The computation of the MCDS has been extensively studied in the literature because it is an NP problem. We assume that the set obtained using these algorithms is a MCDS. For simulation, we have used the method described in [16] as the MCDS is computed for $EV$ maximization.

Our algorithm that finds the RS is capable of obtaining all sets with minimum size. From these MRSs, only one is selected according to the criterion of $EV$ maximization. Since Approach 1 performs the union of both MCDS and MRS thus obtained, this procedure guarantees that an RCDS can be achieved. Approach 2 looks for the RS only considering vertices in the CDS, which does not guarantee an MRS. However, the union of the RS and an MCDS is also an MRCDS.

As shown in Section 4.1, from the comparative study of all approaches on well known simple graphs, we always obtained the predictable performances for Approach 1 and Approach 2, as pointed in Section 3.2, while our proposed Approach 3 is almost optimal for all scenarios.

For an ad hoc wireless network, from Figure 8 it can be seen that, in the third realization of our simulations, the size of the RCDS obtained from Approach 2 is smaller than that obtained from Approach 1. However, as can be seen from Figure 7, Approach 2 does not guarantee an RS. In fact, this figure shows that the number of c-MRSs obtained for Configuration 2 is bigger than that obtained for Configuration 1. Observing Figure 6, we can conclude that this result is a consequence of the biggest MCDS sizes in the case of Configuration 2.

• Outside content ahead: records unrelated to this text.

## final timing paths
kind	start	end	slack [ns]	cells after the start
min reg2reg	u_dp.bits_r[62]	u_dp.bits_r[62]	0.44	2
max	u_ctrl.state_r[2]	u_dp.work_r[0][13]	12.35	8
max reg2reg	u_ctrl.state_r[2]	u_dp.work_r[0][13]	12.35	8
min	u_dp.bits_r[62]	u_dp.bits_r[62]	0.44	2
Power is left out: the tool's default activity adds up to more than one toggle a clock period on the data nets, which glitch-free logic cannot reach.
===== src/hdl/mci_pkg.sv =====
`timescale 1ns / 1ps
`default_nettype none

package mci_pkg;

	// Field widths
	localparam int CMD_W    = 3;
	localparam int CH_W     = 4;
	localparam int PER_W    = 32;
	localparam int TIME_W   = 32;

	// Slots reachable through the channel field
	localparam int MAX_SLOTS = 1 << CH_W;

	// Stream word layout
	localparam int S_DATA_W = 72;
	localparam int S_USER_W = CMD_W;
	localparam int M_DATA_W = 8;
	localparam int M_USER_W = 1;

	localparam int CH_LO    = 0;
	localparam int PER_LO   = CH_LO + CH_W;
	localparam int ONCE_BIT = PER_LO + PER_W;
	localparam int NOW_LO   = ONCE_BIT + 1;

	// Command codes
	localparam logic [CMD_W-1:0] CMD_TICK       = 3'd0;
	localparam logic [CMD_W-1:0] CMD_ADD        = 3'd1;
	localparam logic [CMD_W-1:0] CMD_SET_PERIOD = 3'd2;
	localparam logic [CMD_W-1:0] CMD_RESTART    = 3'd3;
	localparam logic [CMD_W-1:0] CMD_REMOVE     = 3'd4;

	// Slot table write request
	typedef struct packed {
		logic              en;
		logic              set_active;
		logic              clr_active;
		logic              wr_period;
		logic              wr_stamp;
		logic              wr_once;
		logic              once;
		logic [PER_W-1:0]  period;
		logic [TIME_W-1:0] stamp;
	} tbl_wr_t;

	// Slot table read data
	typedef struct packed {
		logic              active;
		logic              once;
		logic [PER_W-1:0]  period;
		logic [TIME_W-1:0] stamp;
	} tbl_rd_t;

endpackage

`default_nettype wire


===== src/hdl/mci_tbl.sv =====
`timescale 1ns / 1ps
`default_nettype none

module mci_tbl #(
	parameter int SLOTS = 16,
	parameter int SW    = 4
) (
	input  wire                clk,
	input  wire                arst_n,
	input  mci_pkg::tbl_wr_t   wr,
	input  wire [SW-1:0]       wr_addr,
	input  wire [SW-1:0]       rd_addr,
	output mci_pkg::tbl_rd_t   rd
);
	import mci_pkg::*;

	logic              active_q [SLOTS];
	logic              once_q   [SLOTS];
	logic [PER_W-1:0]  period_q [SLOTS];
	logic [TIME_W-1:0] stamp_q  [SLOTS];

	// Only the active bits need reset: an inactive slot never fires, and add
	// rewrites every field before the slot can fire again.
	always_ff @(posedge clk or negedge arst_n) begin
		if (!arst_n) begin
			for (int i = 0; i < SLOTS; i++) begin
				active_q[i] <= 1'b0;
			end
		end else if (wr.en) begin
			if (wr.clr_active) begin
				active_q[wr_addr] <= 1'b0;
			end else if (wr.set_active) begin
				active_q[wr_addr] <= 1'b1;
			end
		end
	end

	always_ff @(posedge clk) begin
		if (wr.en) begin
			if (wr.wr_once) begin
				once_q[wr_addr] <= wr.once;
			end
			if (wr.wr_period) begin
				period_q[wr_addr] <= wr.period;
			end
			if (wr.wr_stamp) begin
				stamp_q[wr_addr] <= wr.stamp;
			end
		end
	end

	assign rd.active = active_q[rd_addr];
	assign rd.once   = once_q[rd_addr];
	assign rd.period = period_q[rd_addr];
	assign rd.stamp  = stamp_q[rd_addr];

endmodule

`default_nettype wire


===== src/hdl/mci_cmp.sv =====
`timescale 1ns / 1ps
`default_nettype none

module mci_cmp (
	input  wire [mci_pkg::TIME_W-1:0] now,
	input  mci_pkg::tbl_rd_t          rd,
	output logic                      hit
);
	import mci_pkg::*;

	logic [TIME_W-1:0] elapsed;

	// Wrapping elapsed time, then a strict compare against the period
	assign elapsed = now - rd.stamp;
	assign hit     = rd.active && (rd.period != '0) && (elapsed > rd.period);

endmodule

`default_nettype wire


===== src/hdl/mci_seq.sv =====
`timescale 1ns / 1ps
`default_nettype none

module mci_seq #(
	parameter int SLOTS = 16,
	parameter int SW    = 4
) (
	input  wire                          clk,
	input  wire                          arst_n,
	input  wire                          s_tvalid,
	output logic                         s_tready,
	input  wire [mci_pkg::S_DATA_W-1:0]  s_tdata,
	input  wire [mci_pkg::S_USER_W-1:0]  s_tuser,
	output logic                         m_tvalid,
	input  wire                          m_tready,
	output logic [mci_pkg::M_DATA_W-1:0] m_tdata,
	output logic [mci_pkg::M_USER_W-1:0] m_tuser,
	output logic                         m_tlast,
	output mci_pkg::tbl_wr_t             tbl_wr,
	output logic [SW-1:0]                wr_addr,
	output logic [SW-1:0]                rd_addr,
	input  mci_pkg::tbl_rd_t             tbl_rd,
	input  wire                          hit,
	output logic [mci_pkg::TIME_W-1:0]   now
);
	import mci_pkg::*;

	typedef enum logic [1:0] {
		ST_IDLE,
		ST_APPLY,
		ST_SCAN,
		ST_FLUSH
	} state_t;

	state_t            state_q;
	logic [CMD_W-1:0]  cmd_q;
	logic [CH_W-1:0]   ch_q;
	logic [PER_W-1:0]  per_q;
	logic              once_q;
	logic [TIME_W-1:0] now_q;
	logic [SW-1:0]     idx_q;
	logic              pend_vld_q;
	logic [SW-1:0]     pend_idx_q;
	logic              out_vld_q;
	logic              out_fired_q;
	logic [CH_W-1:0]   out_ch_q;
	logic              out_last_q;

	logic can_push;
	logic scan_stall;
	logic scan_end;
	logic in_range;
	logic out_push;

	assign can_push   = !out_vld_q || m_tready;
	// A second hit needs the output slot for the one held back
	assign scan_stall = (state_q == ST_SCAN) && hit && pend_vld_q && !can_push;
	assign scan_end   = (idx_q == SW'(SLOTS - 1));
	assign in_range   = (int'(ch_q) < SLOTS);
	// Load the output register with a released hit or the closing word
	assign out_push   = ((state_q == ST_SCAN) && hit && pend_vld_q && can_push) ||
		((state_q == ST_FLUSH) && can_push);

	assign s_tready = (state_q == ST_IDLE);
	assign m_tvalid = out_vld_q;
	assign m_tdata  = {{(M_DATA_W - CH_W){1'b0}}, out_ch_q};
	assign m_tuser  = out_fired_q;
	assign m_tlast  = out_last_q;
	assign rd_addr  = idx_q;
	assign now      = now_q;

	always_comb begin
		tbl_wr        = '0;
		tbl_wr.period = per_q;
		tbl_wr.stamp  = now_q;
		tbl_wr.once   = once_q;
		wr_addr       = idx_q;
		unique case (state_q)
			ST_APPLY: begin
				wr_addr   = ch_q[SW-1:0];
				tbl_wr.en = in_range;
				unique case (cmd_q)
					CMD_ADD: begin
						tbl_wr.set_active = 1'b1;
						tbl_wr.wr_period  = 1'b1;
						tbl_wr.wr_stamp   = 1'b1;
						tbl_wr.wr_once    = 1'b1;
					end
					CMD_SET_PERIOD: begin
						tbl_wr.wr_period = 1'b1;
						tbl_wr.wr_stamp  = 1'b1;
					end
					CMD_RESTART: begin
						tbl_wr.wr_stamp = 1'b1;
					end
					CMD_REMOVE: begin
						tbl_wr.clr_active = 1'b1;
					end
					default: begin
						tbl_wr.en = 1'b0;
					end
				endcase
			end
			ST_SCAN: begin
				// Restamp the firing slot, disarm it if one-shot
				tbl_wr.en         = hit && !scan_stall;
				tbl_wr.wr_stamp   = 1'b1;
				tbl_wr.clr_active = tbl_rd.once;
			end
			default: begin
			end
		endcase
	end

	always_ff @(posedge clk or negedge arst_n) begin
		if (!arst_n) begin
			state_q     <= ST_IDLE;
			cmd_q       <= CMD_TICK;
			ch_q        <= '0;
			per_q       <= '0;
			once_q      <= 1'b0;
			now_q       <= '0;
			idx_q       <= '0;
			pend_vld_q  <= 1'b0;
			pend_idx_q  <= '0;
			out_vld_q   <= 1'b0;
			out_fired_q <= 1'b0;
			out_ch_q    <= '0;
			out_last_q  <= 1'b0;
		end else begin
			if (out_push) begin
				out_vld_q <= 1'b1;
			end else if (m_tready) begin
				out_vld_q <= 1'b0;
			end
			unique case (state_q)
				ST_IDLE: begin
					if (s_tvalid) begin
						cmd_q      <= s_tuser;
						ch_q       <= s_tdata[CH_LO +: CH_W];
						per_q      <= s_tdata[PER_LO +: PER_W];
						once_q     <= s_tdata[ONCE_BIT];
						now_q      <= s_tdata[NOW_LO +: TIME_W];
						idx_q      <= '0;
						pend_vld_q <= 1'b0;
						state_q    <= (s_tuser == CMD_TICK) ? ST_SCAN : ST_APPLY;
					end
				end
				ST_APPLY: begin
					state_q <= ST_FLUSH;
				end
				ST_SCAN: begin
					if (!scan_stall) begin
						if (hit) begin
							// Release the held hit; the newest one waits to learn if it is last
							if (pend_vld_q) begin
								out_fired_q <= 1'b1;
								out_ch_q    <= CH_W'(pend_idx_q);
								out_last_q  <= 1'b0;
							end
							pend_vld_q <= 1'b1;
							pend_idx_q <= idx_q;
						end
						if (scan_end) begin
							state_q <= ST_FLUSH;
						end else begin
							idx_q <= idx_q + SW'(1);
						end
					end
				end
				ST_FLUSH: begin
					if (can_push) begin
						out_fired_q <= pend_vld_q;
						out_ch_q    <= pend_vld_q ? CH_W'(pend_idx_q) : '0;
						out_last_q  <= 1'b1;
						pend_vld_q  <= 1'b0;
						state_q     <= ST_IDLE;
					end
				end
				default: begin
					state_q <= ST_IDLE;
				end
			endcase
		end
	end

endmodule

`default_nettype wire


===== src/hdl/multi_channel_interval_timer.sv =====
`timescale 1ns / 1ps
`default_nettype none

// Channel   Dir  tdata (low bit up)                              tuser    tlast
// s_*       in   channel[3:0], period[35:4], one_shot[36],       cmd      -
//                now[68:37], zero[71:69]
// m_*       out  fired_channel[3:0], zero[7:4]                   fired    last
//
// A tick scans the slots, one per cycle unless the scan stalls, and flushes before
// ready returns; SLOTS = min(CHANNELS, 16) slots share one elapsed-time comparator.
// Add, set period, restart, remove and unused codes go through apply, then flush.
// Asynchronous reset disarms every slot at once; no clearing pass follows.
// A stalled output holds its word and the closing word waits for it; a scan
// pauses only when a further slot fires while the previous hit still waits.

module multi_channel_interval_timer #(
	parameter int CHANNELS = 16
) (
	input  wire                          clk,
	input  wire                          arst_n,
	input  wire                          s_tvalid,
	output logic                         s_tready,
	// channel, period, one_shot, now, zero pad
	input  wire [mci_pkg::S_DATA_W-1:0]  s_tdata,
	// cmd
	input  wire [mci_pkg::S_USER_W-1:0]  s_tuser,
	output logic                         m_tvalid,
	input  wire                          m_tready,
	// fired_channel, zero pad
	output logic [mci_pkg::M_DATA_W-1:0] m_tdata,
	// fired
	output logic [mci_pkg::M_USER_W-1:0] m_tuser,
	output logic                         m_tlast
);
	import mci_pkg::*;

	// Slots above what the channel field can address never arm, so leave them out
	localparam int SLOTS = (CHANNELS < MAX_SLOTS) ? CHANNELS : MAX_SLOTS;
	localparam int SW    = (SLOTS > 1) ? $clog2(SLOTS) : 1;

	tbl_wr_t           tbl_wr;
	tbl_rd_t           tbl_rd;
	logic [SW-1:0]     wr_addr;
	logic [SW-1:0]     rd_addr;
	logic              hit;
	logic [TIME_W-1:0] now;

	// Command sequencer, slot scan and output staging
	mci_seq #(
		.SLOTS (SLOTS),
		.SW    (SW)
	) u_seq (
		.clk      (clk),
		.arst_n   (arst_n),
		.s_tvalid (s_tvalid),
		.s_tready (s_tready),
		.s_tdata  (s_tdata),
		.s_tuser  (s_tuser),
		.m_tvalid (m_tvalid),
		.m_tready (m_tready),
		.m_tdata  (m_tdata),
		.m_tuser  (m_tuser),
		.m_tlast  (m_tlast),
		.tbl_wr   (tbl_wr),
		.wr_addr  (wr_addr),
		.rd_addr  (rd_addr),
		.tbl_rd   (tbl_rd),
		.hit      (hit),
		.now      (now)
	);

	// Slot state: one write port, one read port at the scan index
	mci_tbl #(
		.SLOTS (SLOTS),
		.SW    (SW)
	) u_tbl (
		.clk     (clk),
		.arst_n  (arst_n),
		.wr      (tbl_wr),
		.wr_addr (wr_addr),
		.rd_addr (rd_addr),
		.rd      (tbl_rd)
	);

	// Shared expiry comparator
	mci_cmp u_cmp (
		.now (now),
		.rd  (tbl_rd),
		.hit (hit)
	);

endmodule

`default_nettype wire


===== config.mk =====
export PLATFORM = sky130hd
export DESIGN_NAME = multi_channel_interval_timer
export DESIGN_NICKNAME = d
export VERILOG_FILES = /design/src/hdl/mci_pkg.sv /design/src/hdl/mci_tbl.sv /design/src/hdl/mci_cmp.sv /design/src/hdl/mci_seq.sv /design/src/hdl/multi_channel_interval_timer.sv
export SDC_FILE = /design/constraint.sdc
export NUM_CORES = 1
export LEC_CHECK = 0
export BUFFER_PORTS_ARGS = -buffer_cell sky130_fd_sc_hd__buf_2
export CORE_MARGIN = 2
export CORE_UTILIZATION = 23
export DETAILED_ROUTE_END_ITERATION = 8
export PLACE_DENSITY = 0.44
export SKIP_LAST_GASP = 1
export SLEW_MARGIN = 20
export SYNTH_ARGS = -nofsm -noshare
export SYNTH_HDL_FRONTEND = slang
export SYNTH_SLANG_ARGS = --single-unit

===== constraint.sdc =====
create_clock -name clk -period 8.6 [get_ports clk]
set_input_delay 1.72 -clock clk [delete_from_list [all_inputs] [get_ports clk]]
set_output_delay 1.72 -clock clk [all_outputs]
set_load 0.005 [all_outputs]

Word level (Yosys, flattened, before mapping)
Memories as Yosys holds them, arrays and structs flattened.
Cells that the tools add are included.
{ "op_classes": {"bitwise_logic": 6, "n_mux": 60, "n_eq_ne": 15, "magnitude_cmp": 4, "reduce_logical": 32, "addsub": 2} }
{ "ops": {"columns": ["op", "count"], "rows": [
  ["4-bit 2-to-1 mux", 9],
  ["1-bit 2-to-1 mux", 33],
  ["32-bit greater-than comparator", 1],
  ["16-bit 2-to-1 mux", 2],
  ["32-bit nonzero test", 1],
  ["32-bit subtractor", 1],
  ["16-bit AND", 1],
  ["16-bit NOT", 1],
  ["16-bit bitwise OR", 1],
  ["4-bit case mux with 2 select lines", 2],
  ["5-bit >= comparator (second input constant)", 2],
  ["2-bit 2-to-1 mux", 5],
  ["4-bit NOT with 5-bit output", 2],
  ["1-bit case mux with 2 select lines", 5],
  ["5-bit AND reduction", 2],
  ["1-bit logical AND", 9],
  ["2-bit by 1-bit inequality test with 1-bit output (second input constant)", 4],
  ["2-bit case mux with 4 select lines", 1],
  ["4-bit AND reduction", 2],
  ["2-bit nonzero test", 4],
  ["3-bit by 2-bit equality test with 1-bit output (second input constant)", 2],
  ["2-bit inequality test (second input constant)", 3],
  ["5-bit by 1-bit < comparator with 1-bit output (second input constant)", 1],
  ["4-bit by 1-bit adder with 4-bit output (second input constant)", 1],
  ["other kinds (19)", 24]
]} }
{ "word_totals": {"register_bits": 106, "out_inout_bits": 12, "in_bits": 79, "memories": 3, "elab_cells": 151, "mem_bits_rw": 1040} }
{ "memory_table": {"columns": ["name", "words", "word_bits", "read_ports", "rd_ports_with_merged_regs", "wr", "line_no", "rtl"], "rows": [
  ["u_tbl.period_q", 16, 32, 1, 0, 1, "mci_tbl.sv:19", "logic [PER_W-1:0] period_q [SLOTS];"],
  ["u_tbl.stamp_q", 16, 32, 1, 0, 1, "mci_tbl.sv:20", "logic [TIME_W-1:0] stamp_q [SLOTS];"],
  ["u_tbl.once_q", 16, 1, 1, 0, 1, "mci_tbl.sv:18", "logic once_q [SLOTS];"]
]} }

Depth between registers and ports, before layout
{ "logic_depth": {"word_depth": 14, "ltp_mapped": 32} }

Cells and area by module
Synthesis repeated with hierarchy kept, for this count alone.
{ "hier_totals": {"cells_unflattened": 2418, "hier_area_um2": 46647.2} }
{ "modules_own_cells": {"columns": ["module", "n_inst", "cells_per_inst", "area_each_um2"], "rows": [
  ["mci_tbl", 1, 1721, 39889.5],
  ["mci_seq", 1, 294, 3976.3],
  ["mci_cmp", 1, 403, 2781.4]
]} }

Worst setup path after synthesis
No wires, ideal clock.
{ "synth_timing": {"path_type": "reg2reg", "startpoint": "register u_seq.idx_q[0], in the netlist u_seq.rd_addr[0]", "endpoint": "memory u_tbl.stamp_q[0][0] (enable)", "n_path_buf": 7, "t_required_ns": 8.179, "setup_time_ns": 0.421, "arrival_time_ns": 8.616, "period_less_slack_ns": 9.037, "path_slack_ns": -0.437, "stages_incl_launch_ff": 29, "path_cell_list": "dfrtp_1 -> buf_2 -> buf_2 -> buf_4 -> buf_2 -> buf_2 -> buf_1 -> mux4_2 -> mux4_2 -> inv_1 -> ha_1 -> and3_1 -> and2_1 -> a2111oi_0 -> nand2_1 -> o22a_1 -> a21o_1 -> or4b_2 -> a31oi_1 -> xnor2_1 -> ha_1 -> and4_1 -> and3_1 -> nor3b_1 -> a221o_1 -> and4_1 -> o21ai_1 -> buf_2 -> nor2_1"} }
{ "synth_between": {"elab_chain_len": 14, "elab_cells_between_ends": 20} }
{ "synth_rtl": {"columns": ["element", "line_no", "rtl"], "rows": [
  ["start: declaration", "mci_seq.sv:41", "logic [SW-1:0] idx_q;"],
  ["start signal: assignment", "mci_seq.sv:167", "idx_q <= idx_q + SW'(1);"],
  ["parallel branches: the longest is 14 deep, another holds memory read 16 x 32 bit", null, null],
  ["end: declaration", "mci_tbl.sv:20", null]
]} }
Several ways; the timed one is not identified. The select of a mux whose other input is x is not followed.

Final worst setup path
{ "layout_timing": {"startpoint": "register u_seq.idx_q[0], in the netlist u_seq.rd_addr[0]", "endpoint": "memory u_tbl.stamp_q[0][29] (enable)"} }
Same word-level chain as after synthesis.

==> flow_metrics.tcl <==
set metrics [dict create \
    status "completed" \
    vias 22611 \
    yosys_warnings 0 \
    die_h_um 453 \
    postSynthAreaPerCell_sq_um 20.2 \
    clock_skew_ns 0.0400 \
    cts_resized 0 \
    synth-async-reset-ratio_pct 9.25 \
    p_int_mw 12.2 \
    grt_pass1_wl_um 179000 \
    start_util_pct 23.1 \
    cts_hold_buf 0 \
    cpMostUsedCell "buf_4" \
    cts_buffers 118 \
    power.net_switching_mw 5.81 \
    finalCriticalPeriod_ns 8.12 \
    maxSlewHeadroom_pct 23.7 \
    ys_seq_area_share_pct 73.2 \
    cp_max_fo 38 \
    syn2layout_area_growth_pct 18.1 \
    setup_viol 0 \
    synthesis.instances 2288 \
    drt-total-wl_um 126000 \
    core-area_sq_mm 0.200 \
    synth-seq-cells 1146 \
    p_leak_nw 17.3 \
    clkSinkCount 1146 \
    dieWidth_um 453 \
    finalCritPeriodShare_pct 94.4 \
    cts_tree "done" \
    io_pins 91 \
    row_count 164 \
    synth_top_area_share_pct 67.5 \
    routed_via_density 4.31 \
    crit_path_max_incr_delay_ns 0.61 \
    fillers 19929 \
    cts-root-buf "clkbuf_16" \
    crit_arrival_ns 8.56 \
    crit_path_end_kind "flop" \
    max_freq_mhz 123 \
    worstMarginPinSlew_ns 1.14 \
    syn-cell-area_sq_mm 0.0463 \
    power_mw 18.0 \
    io_buffers 83 \
    path_class "flop to flop" \
    start_kind "flop" \
    grt_pass1_vias 23763 \
    power.share.switching_pct 32.2 \
    first_pass_iters 7 \
    synth_edf_count 1040 \
    finalHoldViolations 0 \
    cp.required_ns 9.04 \
    clockBufferDepth 3 \
    place_area_sq_mm 0.0509 \
    routedWlPerCell_um 24.0 \
    htreeDepth 3 \
    antenna_found_initial 4 \
    max-cap-violations 0 \
    post_cts_buffers 0 \
    nets 2642 \
    synth_cell_types 60 \
    synth_top_area_cell "edfxtp_1" \
    pwr-share-comb_pct 27.4 \
    grt_usage_pct 12.2 \
    grtUsageMet3_pct 1.44 \
    grt.busiest_layer "met2" \
    clk_pin_slew_worst_paths_ns 0.06 \
    die_area_sq_mm 0.205 \
    hold_path_class "flop to flop" \
    clkPwrFrac_pct 28.0 \
    power.density_mw_per_mm2 330 \
    vdd_ir_drop_max_uv 211 \
    grt_overflow_total 0 \
    gp_congestion 0.760 \
    synthTopCellsByArea "edfxtp_1 (68%), mux4_2 (15%), dfrtp_1 (5.7%)" \
    ant_nets 0 \
    synthFlopType "edfxtp_1" \
    worstSkewPairLatency_ns 0.75 \
    rsz0062_at_grt "no" \
    dp_hpwl_um 73800 \
    drive_gt1_share_pct 30.1 \
    grtUsageMet2_pct 20.9 \
    seqPwrFrac_pct 44.6 \
    grt_max_degree 81 \
    grt_util_met1_pct 15.9 \
    drc 0 \
    drtIter0Drc 1791 \
    cp_slowest_cell "dfrtp_4" \
    final_max_slew_viol_count 0 \
    design_area_sq_mm 0.0547 \
]
-- cell usage after synthesis, drive strengths merged (9+ instances only) --
master,n
a22o,34
a21oi,51
mux2,81
nand2,85
nand3,13
a221oi,32
a211oi,10
o21ai,58
buf,49
xnor2,16
ha,69
xor2,11
a21o,21
edfxtp,1040
inv,48
nor2b,9
nand4,12
dfrtp,106
clkbuf,64
mux4,298
nor2,80
-- registers in the layout, summed over array words and instances, names as in the netlist, named ones only --
| name | count |
|---|---|
| u_tbl.period_q | 512 |
| u_tbl.stamp_q | 512 |
| u_seq.now | 32 |
| u_seq.per_q | 32 |
| u_tbl.once_q | 16 |
| u_seq.ch_q | 4 |
| u_seq.out_ch_q | 4 |
| u_seq.pend_idx_q | 4 |
| u_seq.rd_addr | 4 |
| u_seq.cmd_q | 3 |
| u_seq.state_q | 2 |
| u_seq.m_tlast | 1 |
| u_seq.m_tuser | 1 |
| u_seq.m_tvalid | 1 |
| u_seq.once_q | 1 |
| u_seq.pend_vld_q | 1 |
-- final cells by class --
cell class	count	area (sq um)	share of cell area [%]
Tap cell	2656	3320	6.08
Timing Repair Buffer	195	1550	2.83
Antenna cell	4	10.0	0.0183
Clock inverter	52	519	0.950
Sequential cell	1146	33900	62.0
Inverter	48	180	0.330
Clock buffer	163	3230	5.91
Multi-Input combinational cell	984	12000	21.9
-- worst max-delay path, delay by kind of cell (launching register included) --
family	cells	cell delay [ns]
flops	1	0.61
fa+ha+maj	2	0.58
mux	2	1.06
xor+xnor	1	0.09
compound gates	7	1.93
simple gates	9	2.03
buf+inv	6	1.47
-- per-layer routing --
layer / vias up / wire, um
met4: 0 / 3390
met1: 12179 / 55000
met3: 159 / 4050
met5: - / 0
met2: 394 / 63500
li1: 9879 / -
-- logic make-up after synthesis --
family	after synthesis	share of synthesized area, %
DFF	1146	73.2
muxes	383	16.6
AOI/OAI and AO/OA	255	3.80
and+or+nand+nor	245	2.44
buffers and inverters	161	1.53
adders and majority gates	70	1.91
xor gates and xnor gates	27	0.511
other	1	0.00811
-- path summary, 6_finish.rpt --
kind | start | slack (ns) | cells after the start | to
max in group asynchronous | arst_n | 6.18 | 2 | u_seq.rd_addr[3]$_DFFE_PN0P_
hold / removal | u_seq.pend_idx_q[3]$_DFFE_PN0P_ | 0.51 | 1 | u_seq.pend_idx_q[3]$_DFFE_PN0P_
hold reg to reg | u_seq.pend_idx_q[3]$_DFFE_PN0P_ | 0.51 | 1 | u_seq.pend_idx_q[3]$_DFFE_PN0P_
setup / recovery | u_seq.rd_addr[0]$_DFFE_PN0P_ | 0.48 | 27 | u_tbl.stamp_q[0][29]$_DFFE_PP_
min in group asynchronous | arst_n | 1.03 | 1 | u_seq.per_q[0]$_DFFE_PN0P_
setup reg to reg | u_seq.rd_addr[0]$_DFFE_PN0P_ | 0.48 | 27 | u_tbl.stamp_q[0][29]$_DFFE_PP_
-- power by group through the flow --
| stage | combinational, mW | clock [mW] | sequential, mW |
|---|---|---|---|
| finish | 4.94 | 5.05 | 8.04 |
| global route | 5.42 | 5.40 | 8.16 |
| CTS | 5.07 | 5.20 | 8.06 |
| detailed placement | 5.04 | 0 | 8.18 |
| global placement | 5.05 | 0 | 8.16 |
| floorplan | 3.22 | 0 | 7.80 |
-- stage by stage --
| stage | worst slack (ns) | utilization [%] | hold slack (ns) | setup TNS (ns) | std cells |
|---|---|---|---|---|---|
| after global routing | 0.00576 | 27.4 | 0.536 | 0 | 5248 |
| after CTS | 0.384 | 27.3 | 0.511 | 0 | 5244 |
| after global placement | 0.415 | 25.5 | 0.492 | 0 | 5028 |
| after detailed placement | 0.464 | 25.5 | 0.497 | 0 | 5029 |
| final | 0.483 | 27.4 | 0.509 | 0 | 5248 |
| after floorplan | -0.437 | - | 0.482 | -189.25 | 2291 |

Approach 3 is a heuristic algorithm with low computational cost based on selecting the vertices according to the $EV$ maximization. This procedure does not guarantee an MRS. However, as happened for Approach 1, this algorithm provides a solution for all simulations. The results shown in Figure 9 illustrate that there is only a small increase in the RCDS size compared to that obtained from Approach 1.

5. Conclusions

We present three strategies to find the resolving connected dominating sets of a graph in wireless networks where their vertices usually have different weights. The first strategy is based on computing all the minimum resolving sets, which requires to perform a large number of searches in the graph. The computational cost of such a method can be reduced by computing the resolving set considering vertices in the minimum dominating set. However, this second approach does not guarantee to obtain a resolving set.

Finally, we have also presented a suboptimal approach based on creating the resolving set with an increasing structure. Such a set is constructed by adding the vertices according to their weights. The algorithm stops when a resolving set is found. Simulation results show that this approach gives solutions similar in performance to the optimal strategies, but with the significant advantage of considerably reducing the computational cost.